Figure 2.

Profiling of key endothelial molecules in HITAECs (HIT) and HSaVECs (HSV) co-cultured with HCAECs for 6, 24, or 48 h. (A) RT-qPCR profiling, HIT signifies the ratio of transcript levels (measured as ΔCt) in HITAECs to those in HSaVECs co-cultured with HCAECs. HIT (Ctrl) and HSV (Ctrl) represent the ratios of transcript levels (measured as ΔCt) in HITAECs and HSaVECs co-cultured with HCAECs to those in the respective monocultures. HIT/HSV signifies the ratio of transcript levels (measured as ΔCt) in HITAEC to those in HSaVEC monocultures. Results are represented as the heat map; green, gray, and red colours indicate fold changes of ≤0.50, 0.51–1.99, and ≥2.00, respectively; (B) Western blotting measurements. HIT-HCA signifies HITAECs co-cultured with HCAECs, HSV-HCA abbreviates HSaVECs co-cultured with HCAECs.
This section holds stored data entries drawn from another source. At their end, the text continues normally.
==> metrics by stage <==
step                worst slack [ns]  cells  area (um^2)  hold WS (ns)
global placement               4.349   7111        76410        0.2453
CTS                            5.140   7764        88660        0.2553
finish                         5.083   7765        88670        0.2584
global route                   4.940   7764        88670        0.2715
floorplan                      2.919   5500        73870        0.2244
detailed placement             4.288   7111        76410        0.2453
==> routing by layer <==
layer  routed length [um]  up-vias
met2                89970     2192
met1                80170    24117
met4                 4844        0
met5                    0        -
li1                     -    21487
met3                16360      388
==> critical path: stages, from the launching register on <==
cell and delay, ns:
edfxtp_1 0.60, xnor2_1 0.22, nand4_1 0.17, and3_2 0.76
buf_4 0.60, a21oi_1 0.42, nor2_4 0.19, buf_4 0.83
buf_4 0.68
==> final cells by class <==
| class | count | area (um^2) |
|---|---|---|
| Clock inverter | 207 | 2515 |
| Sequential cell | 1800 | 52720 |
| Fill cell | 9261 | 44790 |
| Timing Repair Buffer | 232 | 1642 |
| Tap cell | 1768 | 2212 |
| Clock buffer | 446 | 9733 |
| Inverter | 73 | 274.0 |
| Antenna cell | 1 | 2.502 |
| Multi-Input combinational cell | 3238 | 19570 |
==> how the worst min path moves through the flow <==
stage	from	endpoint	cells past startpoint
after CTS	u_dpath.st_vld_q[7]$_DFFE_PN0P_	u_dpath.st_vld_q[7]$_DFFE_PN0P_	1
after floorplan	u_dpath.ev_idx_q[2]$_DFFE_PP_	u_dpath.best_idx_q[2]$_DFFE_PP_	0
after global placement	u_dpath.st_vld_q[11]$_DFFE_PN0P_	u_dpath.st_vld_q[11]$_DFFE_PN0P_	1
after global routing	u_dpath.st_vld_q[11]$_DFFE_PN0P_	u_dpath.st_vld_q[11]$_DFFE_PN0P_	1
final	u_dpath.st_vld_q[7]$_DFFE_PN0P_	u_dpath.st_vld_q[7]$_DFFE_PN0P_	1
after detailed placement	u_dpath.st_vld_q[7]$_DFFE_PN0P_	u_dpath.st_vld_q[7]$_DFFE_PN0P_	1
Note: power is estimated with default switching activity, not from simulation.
**src/hw/rtl/rdf_pkg.sv**
```systemverilog
// shared types, stream codes and the crc step of the readout event deframer
// no dependencies; imported by every rdf_* module and the top level

package rdf_pkg;

    // parse phases of one event
    typedef enum logic [3:0] {
        PH_IDLE,
        PH_HEADER,
        PH_SEEK,
        PH_ANA_COUNT,
        PH_ANA_DATA,
        PH_ANA_CLOSE,
        PH_FRAME,
        PH_RECORD,
        PH_CRC_HI,
        PH_CRC_LO
    } phase_t;

    // error codes reported with each result word
    typedef enum logic [2:0] {
        ERR_NONE,
        ERR_HEADER,
        ERR_ID,
        ERR_RECORDS,
        ERR_INCOMPLETE,
        ERR_ASICS
    } err_t;

    // one result word
    typedef struct packed {
        logic [7:0]  byte_out;
        logic        kept;
        logic        done;
        logic        ok;
        err_t        err;
        logic [15:0] length;
    } rdf_result_t;

    // stream marker bytes
    localparam logic [7:0] HDR_SHORT   = 8'hB0;
    localparam logic [7:0] HDR_LONG    = 8'hBB;
    localparam logic [7:0] ANA_START   = 8'hC4;
    localparam logic [7:0] FRAME_START = 8'hB4;
    localparam logic [7:0] FRAME_END   = 8'hA3;
    localparam logic [7:0] FRAME_BAD   = 8'hC3;
    localparam logic [7:0] EVENT_END   = 8'hA0;

    // header and record sizes
    localparam logic [5:0] HDR_LEN_SHORT  = 6'd23;
    localparam logic [5:0] HDR_LEN_LONG   = 6'd32;
    localparam logic [5:0] LINE_FIELD_IDX = 6'd22;
    localparam logic [5:0] RECORD_BODY    = 6'd19;

    // capacity limits
    localparam logic [7:0] MEM_DEPTH  = 8'd128;
    localparam logic [6:0] MAX_ASICS  = 7'd48;
    localparam logic [6:0] ASIC_LIMIT = MAX_ASICS + 7'd1;

    // crc-16/ccitt, msb first
    localparam logic [15:0] CRC_INIT = 16'hFFFF;
    localparam logic [15:0] CRC_POLY = 16'h1021;

    // apb register map
    localparam int          ADDR_W       = 3;
    localparam logic        REG_BOARD_ID = 1'b0;
    localparam logic [15:0] LEN_MAX      = 16'hFFFF;

    function automatic logic [15:0] crc16_byte(input logic [15:0] crc, input logic [7:0] din);
        logic [15:0] c;
        c = crc ^ {din, 8'h00};
        for (int i = 0; i < 8; i++) begin
            if (c[15])
            begin
                c = {c[14:0], 1'b0} ^ CRC_POLY;
            end
            else
            begin
                c = {c[14:0], 1'b0};
            end
        end
        return c;
    endfunction

endpackage

```
**src/hw/rtl/readout_event_deframer.sv**
```systemverilog
// word path: an accepted word is held in the input register, then passes through the parser
//   into the result register once the result register is free
// throughput: one word per cycle while the result register is free; the parse step between
//   the input register and the result register is a single crc byte step and a phase update
// reset: rst_n is asynchronous, active low; board_id clears to 0, the parser
//   goes idle with crc 0xFFFF and both word registers empty
// top level of the readout event deframer; depends on rdf_pkg, rdf_apb_regs,
//   rdf_in_stage, rdf_parser and rdf_out_stage

module readout_event_deframer
    import rdf_pkg::*;
(
    input  logic              clk,
    input  logic              rst_n,
    // configuration port
    input  logic              psel,
    input  logic              penable,
    input  logic              pwrite,
    input  logic [ADDR_W-1:0] paddr,
    input  logic [31:0]       pwdata,
    output logic [31:0]       prdata,
    output logic              pready,
    // stream word in
    input  logic              data_valid,
    output logic              data_ready,
    input  logic [7:0]        data_byte,
    // result word out
    output logic              result_valid,
    input  logic              result_ready,
    output logic [7:0]        byte_out,
    output logic              byte_kept,
    output logic              event_done,
    output logic              crc_ok,
    output logic [2:0]        error_code,
    output logic [15:0]       event_length
);

    logic [7:0]  board_id;
    logic        held_valid;
    logic [7:0]  held_byte;
    logic        out_free;
    logic        step;
    rdf_result_t parse_res;
    rdf_result_t res_out;

    // the parser advances whenever a word is held and the result slot frees up
    assign step = held_valid && out_free;

    // board id register
    rdf_apb_regs u_regs (
        .clk      (clk),
        .rst_n    (rst_n),
        .psel     (psel),
        .penable  (penable),
        .pwrite   (pwrite),
        .paddr    (paddr),
        .pwdata   (pwdata),
        .prdata   (prdata),
        .pready   (pready),
        .board_id (board_id)
    );

    // input word register
    rdf_in_stage u_in (
        .clk        (clk),
        .rst_n      (rst_n),
        .data_valid (data_valid),
        .data_ready (data_ready),
        .data_byte  (data_byte),
        .advance    (step),
        .held_valid (held_valid),
        .held_byte  (held_byte)
    );

    // phase machine, counters and running crc
    rdf_parser u_parser (
        .clk      (clk),
        .rst_n    (rst_n),
        .step     (step),
        .b        (held_byte),
        .board_id (board_id),
        .res      (parse_res)
    );

    // result word register
    rdf_out_stage u_out (
        .clk          (clk),
        .rst_n        (rst_n),
        .load         (step),
        .res_in       (parse_res),
        .free         (out_free),
        .result_valid (result_valid),
        .result_ready (result_ready),
        .res_out      (res_out)
    );

    // unpack the result word onto the ports
    assign byte_out     = res_out.byte_out;
    assign byte_kept    = res_out.kept;
    assign event_done   = res_out.done;
    assign crc_ok       = res_out.ok;
    assign error_code   = res_out.err;
    assign event_length = res_out.length;

endmodule

```
**src/hw/rtl/rdf_apb_regs.sv**
```systemverilog
// apb configuration register of the deframer (board id)
// depends on rdf_pkg for the address width and register index

module rdf_apb_regs
    import rdf_pkg::*;
(
    input  logic              clk,
    input  logic              rst_n,
    input  logic              psel,
    input  logic              penable,
    input  logic              pwrite,
    input  logic [ADDR_W-1:0] paddr,
    input  logic [31:0]       pwdata,
    output logic [31:0]       prdata,
    output logic              pready,
    output logic [7:0]        board_id
);

    logic [7:0] board_id_reg;
    logic [7:0] board_id_next;
    logic       wr_en;

    assign pready = 1'b1;
    assign wr_en  = psel && penable && pwrite && (paddr[2] == REG_BOARD_ID);

    always_comb
    begin
        board_id_next = board_id_reg;
        if (wr_en)
        begin
            board_id_next = pwdata[7:0];
        end
    end

    always_ff @(posedge clk or negedge rst_n)
    begin
        if (!rst_n)
        begin
            board_id_reg <= 8'd0;
        end
        else
        begin
            board_id_reg <= board_id_next;
        end
    end

    assign prdata   = (paddr[2] == REG_BOARD_ID) ? {24'd0, board_id_reg} : 32'd0;
    assign board_id = board_id_reg;

endmodule

```
**src/hw/rtl/rdf_in_stage.sv**
```systemverilog
// input register of the deframer: holds one accepted stream word
// depends on rdf_pkg (no items used beyond the common import)

module rdf_in_stage
    import rdf_pkg::*;
(
    input  logic       clk,
    input  logic       rst_n,
    input  logic       data_valid,
    output logic       data_ready,
    input  logic [7:0] data_byte,
    input  logic       advance,
    output logic       held_valid,
    output logic [7:0] held_byte
);

    logic       valid_reg;
    logic       valid_next;
    logic [7:0] byte_reg;
    logic [7:0] byte_next;
    logic       load;

    assign data_ready = !valid_reg || advance;
    assign load       = data_valid && data_ready;

    always_comb
    begin
        valid_next = valid_reg;
        byte_next  = byte_reg;
        if (load)
        begin
            valid_next = 1'b1;
            byte_next  = data_byte;
        end
        else if (advance)
        begin
            valid_next = 1'b0;
        end
    end

    always_ff @(posedge clk or negedge rst_n)
    begin
        if (!rst_n)
        begin
            valid_reg <= 1'b0;
        end
        else
        begin
            valid_reg <= valid_next;
        end
    end

    always_ff @(posedge clk)
    begin
        byte_reg <= byte_next;
    end

    assign held_valid = valid_reg;
    assign held_byte  = byte_reg;

endmodule

```
**src/hw/rtl/rdf_parser.sv**
```systemverilog
// event parse state, running crc and per-word result decode
// depends on rdf_pkg for phases, error codes, markers and crc16_byte

module rdf_parser
    import rdf_pkg::*;
(
    input  logic        clk,
    input  logic        rst_n,
    input  logic        step,
    input  logic [7:0]  b,
    input  logic [7:0]  board_id,
    output rdf_result_t res
);

    phase_t      phase_reg,        phase_next;
    logic [15:0] crc_reg,          crc_next;
    logic        long_header_reg,  long_header_next;
    logic [5:0]  byte_count_reg,   byte_count_next;
    logic [3:0]  line_total_reg,   line_total_next;
    logic [3:0]  line_index_reg,   line_index_next;
    logic [14:0] analog_left_reg,  analog_left_next;
    logic [7:0]  record_count_reg, record_count_next;
    logic [6:0]  asic_count_reg,   asic_count_next;
    logic [7:0]  crc_high_reg,     crc_high_next;
    logic [15:0] length_count_reg, length_count_next;

    err_t        err;
    logic        done;
    logic [5:0]  bc_inc;
    logic [3:0]  line_inc;
    logic [14:0] analog_dec;
    logic [15:0] len_inc;
    logic        feed;

    assign bc_inc     = byte_count_reg + 6'd1;
    assign line_inc   = line_index_reg + 4'd1;
    assign analog_dec = analog_left_reg - 15'd1;
    assign len_inc    = (length_count_reg != LEN_MAX) ? length_count_reg + 16'd1
                                                      : length_count_reg;

    // error decode
    always_comb
    begin
        err  = ERR_NONE;
        done = (phase_reg == PH_CRC_LO);
        case (phase_reg)
            PH_IDLE:
            begin
                if (!(b == HDR_SHORT || b == HDR_LONG))
                begin
                    err = ERR_HEADER;
                end
            end
            PH_HEADER:
            begin
                if (byte_count_reg == 6'd0 && b != board_id)
                begin
                    err = ERR_ID;
                end
            end
            PH_FRAME:
            begin
                if (b == FRAME_BAD)
                begin
                    err = ERR_INCOMPLETE;
                end
                else if (b == FRAME_END && asic_count_reg >= ASIC_LIMIT)
                begin
                    err = ERR_ASICS;
                end
            end
            PH_RECORD:
            begin
                if (bc_inc >= RECORD_BODY && record_count_reg >= MEM_DEPTH)
                begin
                    err = ERR_RECORDS;
                end
            end
            PH_SEEK, PH_ANA_COUNT, PH_ANA_DATA, PH_ANA_CLOSE, PH_CRC_HI, PH_CRC_LO:
            begin
                err = ERR_NONE;
            end
            default:
            begin
                err = ERR_HEADER;
            end
        endcase
    end

    // next state
    always_comb
    begin
        phase_next        = phase_reg;
        crc_next          = crc_reg;
        long_header_next  = long_header_reg;
        byte_count_next   = byte_count_reg;
        line_total_next   = line_total_reg;
        line_index_next   = line_index_reg;
        analog_left_next  = analog_left_reg;
        record_count_next = record_count_reg;
        asic_count_next   = asic_count_reg;
        crc_high_next     = crc_high_reg;
        length_count_next = len_inc;
        feed              = 1'b0;
        case (phase_reg)
            PH_IDLE:
            begin
                feed             = 1'b1;
                long_header_next = (b == HDR_LONG);
                byte_count_next  = 6'd0;
                phase_next       = PH_HEADER;
            end
            PH_HEADER:
            begin
                feed            = 1'b1;
                byte_count_next = bc_inc;
                if (byte_count_reg == LINE_FIELD_IDX)
                begin
                    line_total_next = b[7:4];
                end
                if (bc_inc >= (long_header_reg ? HDR_LEN_LONG : HDR_LEN_SHORT))
                begin
                    phase_next = PH_SEEK;
                end
            end
            PH_SEEK:
            begin
                if (b == ANA_START)
                begin
                    line_index_next = 4'd0;
                    phase_next = (line_total_reg == 4'd0) ? PH_ANA_CLOSE : PH_ANA_COUNT;
                end
                else if (b == FRAME_START)
                begin
                    feed              = 1'b1;
                    record_count_next = 8'd0;
                    phase_next        = PH_FRAME;
                end
                else if (b == EVENT_END)
                begin
                    phase_next = PH_CRC_HI;
                end
            end
            PH_ANA_COUNT:
            begin
                // count byte times 128 data bytes
                analog_left_next = {b, 7'd0};
                if (b == 8'd0)
                begin
                    line_index_next = line_inc;
                    phase_next = (line_inc == line_total_reg) ? PH_ANA_CLOSE : PH_ANA_COUNT;
                end
                else
                begin
                    phase_next = PH_ANA_DATA;
                end
            end
            PH_ANA_DATA:
            begin
                analog_left_next = analog_dec;
                if (analog_dec == 15'd0)
                begin
                    line_index_next = line_inc;
                    phase_next = (line_inc == line_total_reg) ? PH_ANA_CLOSE : PH_ANA_COUNT;
                end
            end
            PH_ANA_CLOSE:
            begin
                phase_next = PH_SEEK;
            end
            PH_FRAME:
            begin
                feed = 1'b1;
                if (b == FRAME_END)
                begin
                    record_count_next = 8'd0;
                    asic_count_next   = asic_count_reg + 7'd1;
                    phase_next        = PH_SEEK;
                end
                else
                begin
                    byte_count_next = 6'd0;
                    phase_next      = PH_RECORD;
                end
            end
            PH_RECORD:
            begin
                feed            = 1'b1;
                byte_count_next = bc_inc;
                if (bc_inc >= RECORD_BODY)
                begin
                    record_count_next = record_count_reg + 8'd1;
                    phase_next        = PH_FRAME;
                end
            end
            PH_CRC_HI:
            begin
                crc_high_next = b;
                phase_next    = PH_CRC_LO;
            end
            PH_CRC_LO:
            begin
                phase_next = PH_CRC_LO;
            end
            default:
            begin
                phase_next = PH_IDLE;
            end
        endcase

        if (feed)
        begin
            crc_next = crc16_byte(crc_reg, b);
        end

        // error or event end: back to a clean idle
        if (err != ERR_NONE || done)
        begin
            phase_next        = PH_IDLE;
            crc_next          = CRC_INIT;
            long_header_next  = 1'b0;
            byte_count_next   = 6'd0;
            line_total_next   = 4'd0;
            line_index_next   = 4'd0;
            analog_left_next  = 15'd0;
            record_count_next = 8'd0;
            asic_count_next   = 7'd0;
            crc_high_next     = 8'd0;
            length_count_next = 16'd0;
        end
    end

    // result word
    always_comb
    begin
        res.byte_out = b;
        res.kept     = (err == ERR_NONE);
        res.done     = done;
        res.ok       = done && ({crc_high_reg, b} == crc_reg);
        res.err      = err;
        res.length   = (err == ERR_NONE) ? len_inc : length_count_reg;
    end

    always_ff @(posedge clk or negedge rst_n)
    begin
        if (!rst_n)
        begin
            phase_reg        <= PH_IDLE;
            crc_reg          <= CRC_INIT;
            long_header_reg  <= 1'b0;
            byte_count_reg   <= 6'd0;
            line_total_reg   <= 4'd0;
            line_index_reg   <= 4'd0;
            analog_left_reg  <= 15'd0;
            record_count_reg <= 8'd0;
            asic_count_reg   <= 7'd0;
            crc_high_reg     <= 8'd0;
            length_count_reg <= 16'd0;
        end
        else if (step)
        begin
            phase_reg        <= phase_next;
            crc_reg          <= crc_next;
            long_header_reg  <= long_header_next;
            byte_count_reg   <= byte_count_next;
            line_total_reg   <= line_total_next;
            line_index_reg   <= line_index_next;
            analog_left_reg  <= analog_left_next;
            record_count_reg <= record_count_next;
            asic_count_reg   <= asic_count_next;
            crc_high_reg     <= crc_high_next;
            length_count_reg <= length_count_next;
        end
    end

`ifndef SYNTH
    a_err_to_idle: assert property (@(posedge clk) disable iff (!rst_n)
        step && err != ERR_NONE |=> phase_reg == PH_IDLE && crc_reg == CRC_INIT)
        else $error("parser not idle after error");

    a_done_clears: assert property (@(posedge clk) disable iff (!rst_n)
        step && phase_reg == PH_CRC_LO |=> phase_reg == PH_IDLE && length_count_reg == 16'd0)
        else $error("event state not cleared after crc");

    a_start_header: assert property (@(posedge clk) disable iff (!rst_n)
        step && phase_reg == PH_IDLE && err == ERR_NONE
        |=> phase_reg == PH_HEADER && byte_count_reg == 6'd0 && length_count_reg == 16'd1)
        else $error("global header did not open an event");

    a_ok_needs_done: assert property (@(posedge clk) disable iff (!rst_n)
        res.ok |-> res.done && res.kept)
        else $error("crc_ok without event end");
`endif

endmodule

```
**src/hw/rtl/rdf_out_stage.sv**
```systemverilog
// result register of the deframer, decouples the parser from the sink
// depends on rdf_pkg for the result word type

module rdf_out_stage
    import rdf_pkg::*;
(
    input  logic        clk,
    input  logic        rst_n,
    input  logic        load,
    input  rdf_result_t res_in,
    output logic        free,
    output logic        result_valid,
    input  logic        result_ready,
    output rdf_result_t res_out
);

    logic        valid_reg;
    logic        valid_next;
    rdf_result_t res_reg;
    rdf_result_t res_next;

    assign free = !valid_reg || result_ready;

    always_comb
    begin
        valid_next = valid_reg;
        res_next   = res_reg;
        if (load)
        begin
            valid_next = 1'b1;
            res_next   = res_in;
        end
        else if (result_ready)
        begin
            valid_next = 1'b0;
        end
    end

    always_ff @(posedge clk or negedge rst_n)
    begin
        if (!rst_n)
        begin
            valid_reg <= 1'b0;
        end
        else
        begin
            valid_reg <= valid_next;
        end
    end

    always_ff @(posedge clk)
    begin
        res_reg <= res_next;
    end

    assign result_valid = valid_reg;
    assign res_out      = res_reg;

endmodule

```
HIT and HSV represent HITAEC and HSaVEC monocultures, respectively. (C) Semi-quantitative analysis of Western blotting results by densitometry. HIT signifies the ratio of band density in HITAECs to that in HSaVECs co-cultured with HCAECs. HIT (Ctrl) and HSV (Ctrl) signify the ratios of band density in HITAECs and HSaVECs co-cultured with HCAECs to those in the respective monocultures. HIT/HSV signifies the ratio of band density in HITAEC monoculture to that in HSaVEC monoculture. Snail + Slug are shown at both 56 and 29 kDa values. Results are represented as green, gray, and red colours on the heat map, indicating fold changes of ≤0.75, 0.76–1.24, and ≥1.25, respectively.